On 1/21/2011 12:12 PM, grant@amadensor.com wrote:
> I was doing a little testing to see how machine load affected the
> performance of different types of queries, index range scans, hash joins,
> full scans, a mix, etc.
>
> In order to do this, I isolated different performance hits, spinning only
> CPU, loading the disk to create high I/O wait states, and using most of
> the physical memory. This was on a 4 CPU Xen virtual machine running
> 8.1.22 on CENTOS.
>
>
> Here is the fun part. When running 8 threads spinning calculating square
> roots (using the stress package), the full scan returned consistently 60%
> faster than the machine with no load. It was returning 44,000 out of
> 5,000,000 rows. Here is the explain analyze. I am hoping that this
> triggers something (I can run more tests as needed) that can help us make
> it always better.
>
> Idling:
> QUERY PLAN
>
----------------------------------------------------------------------------------------------------------------------------
> Seq Scan on schedule_details (cost=0.00..219437.90 rows=81386 width=187)

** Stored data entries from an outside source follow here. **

Source: an optimization exercise on an open RTL-to-GDS flow (aim: small area). Production flows keep margins and buffers that such runs may drop.
Where RTL was checked, it was by simulation tests only, not by an equivalence proof against the original.
Power figures rest on the tool's default switching activity, not on a simulated workload.

==> inputs of run P <==
// domaze_logic
module domaze_logic(iResetn, iClock, switch_up_down, skip_to_hardest,
                    mv_left, mv_vert, mv_right,
                    oX, oY, oColour, oPlot,
                    hundreds, tens, ones, percent,
                    address_title_1, q_title_1,
                    address_title_2, q_title_2,
                    address_frame_1, q_frame_1,
                    address_frame_2, q_frame_2,
                    address_frame_3, q_frame_3,
                    address_frame_4, q_frame_4,
                    address_frame_5, q_frame_5,
                    address_frame_6, q_frame_6,
                    address_frame_7, q_frame_7,
                    address_frame_8, q_frame_8,
                    address_frame_9, q_frame_9,
                    address_frame_10, q_frame_10,
                    address_frame_11, q_frame_11,
                    address_frame_12, q_frame_12,
                    address_frame_13, q_frame_13,
                    address_frame_14, q_frame_14,
                    address_frame_15, q_frame_15,
                    address_frame_16, q_frame_16,
                    address_over, q_over,
                    address_end, q_end,
                    key_data, key_en);
export LEC_CHECK = 0
export CAP_MARGIN = 20
export CORE_MARGIN = 2
export CORE_UTILIZATION = 40
export SLEW_MARGIN = 20
create_clock -name core_clock -period 20.0 [get_ports {iClock}]
standard.sh (not shown) runs the stock make flow with config.mk's settings and CLKGATE_MAP_FILE= SYNTH_SCRIPT=/design/flow/synth_recipe.tcl, a recipe that flattens the netlist after the stock synthesis.
==> flow/flow/run.sh <==
#!/bin/bash
# Layout flow: the standard ORFS flow, with the port buffers made of the
# smallest buffer cell and a clock tree built from small clock buffers.
set -euo pipefail
export BUFFER_PORTS_ARGS="-buffer_cell sky130_fd_sc_hd__buf_1"
export CTS_ARGS="-sink_clustering_enable -repair_clock_nets -dont_use_dummy_load -buf_list sky130_fd_sc_hd__clkbuf_8 -root_buf sky130_fd_sc_hd__clkbuf_8 -sink_clustering_size 16 -sink_clustering_max_diameter 50"
bash standard.sh finish > standard_flow.log 2>&1
==> run F (differences from run P) <==
--- a/flow/design.v
+++ b/flow/design.v
@@ -255,55 +255,62 @@
    end
    always @(posedge iClock) begin
       if (rst | (lvl_init & ~pic[4])) cu <= 6'd0;    
       else if (drawing) cu <= cu + 6'd1;
    end
-   wire t_end = (tcnt == 16'h487D);
-   wire [15:0] t_step = {tcnt[14:0], tcnt[15] ^ tcnt[13] ^ tcnt[12] ^ tcnt[10]};
-   reg pend;
-   reg [2:0] hund_n;
-   reg [3:0] tens_n, ones_n;
-   always @(*) begin
-      hund_n = hund; tens_n = tens; ones_n = ones;
-      if (ones != 4'd0) ones_n = ones - 4'd1;
-      else if (tens != 4'd0) begin tens_n = tens - 4'd1; ones_n = 4'd9; end
-      else if (hund != 3'd0) begin hund_n = hund - 3'd1; tens_n = 4'd9; ones_n = 4'd9; end
-   end
-   wire [10:0] dn = {hund_n, tens_n, ones_n};
-   wire thr1 = (dn == {3'd0, 4'd6, 4'd3}) | (dn == {3'd0, 4'd5, 4'd6}) | (dn == {3'd0, 4'd4, 4'd9}) |
-               (dn == {3'd0, 4'd4, 4'd2}) | (dn == {3'd0, 4'd3, 4'd5}) | (dn == {3'd0, 4'd2, 4'd8}) |
-               (dn == {3'd0, 4'd2, 4'd1}) | (dn == {3'd0, 4'd1, 4'd4}) | (dn == {3'd0, 4'd0, 4'd7}) |
-               (dn == 11'd0);
-   wire thr2 = (dn == {3'd3, 4'd2, 4'd4}) | (dn == {3'd2, 4'd8, 4'd8}) | (dn == {3'd2, 4'd5, 4'd2}) |
-               (dn == {3'd2, 4'd1, 4'd6}) | (dn == {3'd1, 4'd8, 4'd0}) | (dn == {3'd1, 4'd4, 4'd4}) |
-               (dn == {3'd1, 4'd0, 4'd8}) | (dn == {3'd0, 4'd7, 4'd2}) | (dn == {3'd0, 4'd3, 4'd6}) |
-               (dn == 11'd0);
-   wire thr3 = (ones_n == 4'd0) & ((tens_n == 4'd0) | (tens_n == 4'd5));
-   wire thr = l1 ? thr1 : l2 ? thr2 : thr3;
    always @(posedge iClock) begin
       if (rst) begin
-         tcnt <= 16'hFFFF;
+         tcnt <= 16'd49999;
          hund <= 3'd0; tens <= 4'd0; ones <= 4'd0;
          percent <= 10'd0;
-         pend <= 1'b0;
       end else if (lvl_init) begin
-         tcnt <= 16'hFFFF;
+         tcnt <= 16'd49999;
          hund <= (pic == 5'd5) ? 3'd0 : (pic == 5'd10) ? 3'd3 : 3'd5;
          tens <= (pic == 5'd5) ? 4'd7 : (pic == 5'd10) ? 4'd6 : 4'd0;
          ones <= 4'd0;
          percent <= 10'h3ff;
-         pend <= 1'b0;
       end else if (en_timer) begin
-         if (t_end) begin
-            tcnt <= 16'hFFFF;
-            hund <= hund_n; tens <= tens_n; ones <= ones_n;
-            pend <= thr;
+         if (tcnt == 16'd0) begin
+            tcnt <= 16'd49999;
+            if (ones != 4'd0) ones <= ones - 4'd1;
+            else if (tens != 4'd0) begin tens <= tens - 4'd1; ones <= 4'd9; end
+            else if (hund != 3'd0) begin hund <= hund - 3'd1; tens <= 4'd9; ones <= 4'd9; end
+         end else tcnt <= tcnt - 16'd1;
+         if (l1) begin
+            if      (tens == 4'd6 & ones == 4'd3) percent[9] <= 1'b0;
+            else if (tens == 4'd5 & ones == 4'd6) percent[8] <= 1'b0;
+            else if (tens == 4'd4 & ones == 4'd9) percent[7] <= 1'b0;
+            else if (tens == 4'd4 & ones == 4'd2) percent[6] <= 1'b0;
+            else if (tens == 4'd3 & ones == 4'd5) percent[5] <= 1'b0;
+            else if (tens == 4'd2 & ones == 4'd8) percent[4] <= 1'b0;
+            else if (tens == 4'd2 & ones == 4'd1) percent[3] <= 1'b0;
+            else if (tens == 4'd1 & ones == 4'd4) percent[2] <= 1'b0;
+            else if (tens == 4'd0 & ones == 4'd7) percent[1] <= 1'b0;
+            else if (tens == 4'd0 & ones == 4'd0) percent[0] <= 1'b0;
+         end else if (l2) begin
+            if      (hund == 3'd3 & tens == 4'd2 & ones == 4'd4) percent[9] <= 1'b0;
+            else if (hund == 3'd2 & tens == 4'd8 & ones == 4'd8) percent[8] <= 1'b0;
+            else if (hund == 3'd2 & tens == 4'd5 & ones == 4'd2) percent[7] <= 1'b0;
+            else if (hund == 3'd2 & tens == 4'd1 & ones == 4'd6) percent[6] <= 1'b0;
+            else if (hund == 3'd1 & tens == 4'd8 & ones == 4'd0) percent[5] <= 1'b0;
+            else if (hund == 3'd1 & tens == 4'd4 & ones == 4'd4) percent[4] <= 1'b0;
+            else if (hund == 3'd1 & tens == 4'd0 & ones == 4'd8) percent[3] <= 1'b0;
+            else if (hund == 3'd0 & tens == 4'd7 & ones == 4'd2) percent[2] <= 1'b0;
+            else if (hund == 3'd0 & tens == 4'd3 & ones == 4'd6) percent[1] <= 1'b0;
+            else if (hund == 3'd0 & tens == 4'd0 & ones == 4'd0) percent[0] <= 1'b0;
          end else begin
-            tcnt <= t_step;
-            pend <= 1'b0;
+            if      (hund == 3'd4 & tens == 4'd5 & ones == 4'd0) percent[9] <= 1'b0;
+            else if (hund == 3'd4 & tens == 4'd0 & ones == 4'd0) percent[8] <= 1'b0;
+            else if (hund == 3'd3 & tens == 4'd5 & ones == 4'd0) percent[7] <= 1'b0;
+            else if (hund == 3'd3 & tens == 4'd0 & ones == 4'd0) percent[6] <= 1'b0;
+            else if (hund == 3'd2 & tens == 4'd5 & ones == 4'd0) percent[5] <= 1'b0;
+            else if (hund == 3'd2 & tens == 4'd0 & ones == 4'd0) percent[4] <= 1'b0;
+            else if (hund == 3'd1 & tens == 4'd5 & ones == 4'd0) percent[3] <= 1'b0;
+            else if (hund == 3'd1 & tens == 4'd0 & ones == 4'd0) percent[2] <= 1'b0;
+            else if (hund == 3'd0 & tens == 4'd5 & ones == 4'd0) percent[1] <= 1'b0;
+            else if (hund == 3'd0 & tens == 4'd0 & ones == 4'd0) percent[0] <= 1'b0;
          end
-         if (pend) percent <= {1'b0, percent[9:1]};
       end
    end
 endmodule
 module maze_rom(input [1:0] lv, input [5:0] x, input [5:0] y, output w);
    reg t;
==> flow/run.sh (new file) <==
#!/bin/bash
# synth_recipe.tcl (not shown) runs the flow's synth.tcl, then flattens the netlist and writes it again
# the make line also repeats each setting of config.mk as NAME=value (left out here)
make -C /OpenROAD-flow-scripts/flow DESIGN_CONFIG=/design/flow/config.mk WORK_HOME=/design/flow/orfs CLKGATE_MAP_FILE= SYNTH_SCRIPT=/design/flow/synth_recipe.tcl finish
==> flow/config.mk (replaced) <==
export PLATFORM = sky130hd
export DESIGN_NAME = domaze_logic
export DESIGN_NICKNAME = domaze_logic
export VERILOG_FILES = /design/flow/design.v
export SDC_FILE = /design/flow/constraint.sdc
export NUM_CORES = 4
export LEC_CHECK = 0
export ABC_AREA = 1
export CAP_MARGIN = 20
export CORE_MARGIN = 2
export CORE_UTILIZATION = 40
export SLEW_MARGIN = 20
removed: flow/flow/run.sh
removed: flow/standard.sh
==> summary of the runs <==
Run F ran to the end with no violations. Run P completed without violations.
Between run P and run F, the lower register-to-register slack is in run P (gap 0.56 ns).
First-iteration DRC count: run F is larger than run P (about 3.5%).
Between run F and run P, the lower synthesized cell count is in run P (gap about 32%, measured against run P).
Against run P, the worst hold slack of run F is better by 0.0055 ns.
Against run F, the sequential cell count of run P is higher by 1.
Of run F and run P, run F has the higher clock-buffer cell count (gap 10).
In run P the total power is smaller than in run F, by 37%.
==> figures <==
quantity                                                run P      run F
N_taps                                                    696        765
Mean number of vias per cell                             6.43       5.57
Run status                   no timing/DRC/antenna violations  no timing/DRC/antenna violations
Fmax                                                0.130 GHz  0.123 GHz
Hold WS                                              0.458 ns   0.464 ns
Worst-case register-to-register setup slack          12.90 ns   13.46 ns
Final Cycle Share                                       38.6%      40.8%
Max VDD drop                                          61.8 uV    97.5 uV
Metal1 wirelength                                    39900 um   44700 um
Final sequential cell count                               313        312
Dpl cell area                                       23700 um2  28200 um2
Met2 Resource Use GR                                    55.4%      58.7%
Area fraction of clock buffers and clock inverters      1.99%      4.24%
GRT met1 Usage                                          44.2%      45.1%
Switching power summed over all nets                  1.19 mW    1.96 mW
The RTL of run P was laid out without a check of its function.

[what the ideal ports hide]
In the flow no input, the clock included, has a driving cell. The finished layouts below were timed again as built, in two steps. Step 1 assumes that a clkbuf_16 drives the clock port and a buf_2 every other input. Step 2 moves the port delays by t, midway between the first and last clock arrival at a register: inputs arrive t later, outputs are due t later. That takes back most of the time a late clock gives input paths. a / b / c = ideal / step 1 / step 2; a / b = the first two.
| run | t, ns | slack for setup (ns) | worst setup path at the end | slew at the worst register clock pin (ns) | pins driven straight from the clock port |
|---|---|---|---|---|---|
| run P | 0.653 | 12.290 / 12.242 / 12.896 | register to output | 0.10 / 0.10 | 1 |
| run F | 0.630 | 11.846 / 11.785 / 12.415 | register to output | 0.07 / 0.07 | 1 |
After both steps every run listed still meets setup and hold.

> (actual time=0.053..2915.966 rows=44320 loops=1)
> Filter: (schedule_type = '5X'::bpchar)
> Total runtime: 2986.764 ms
>
> Loaded:
> QUERY PLAN
>
----------------------------------------------------------------------------------------------------------------------------
> Seq Scan on schedule_details (cost=0.00..219437.90 rows=81386 width=187)
> (actual time=0.034..1698.068 rows=44320 loops=1)
> Filter: (schedule_type = '5X'::bpchar)
> Total runtime: 1733.084 ms
>
Odd. Did'ja by chance run the select more than once... maybe three or
four times, and always get the same (or close) results?
Is the stress package running niced?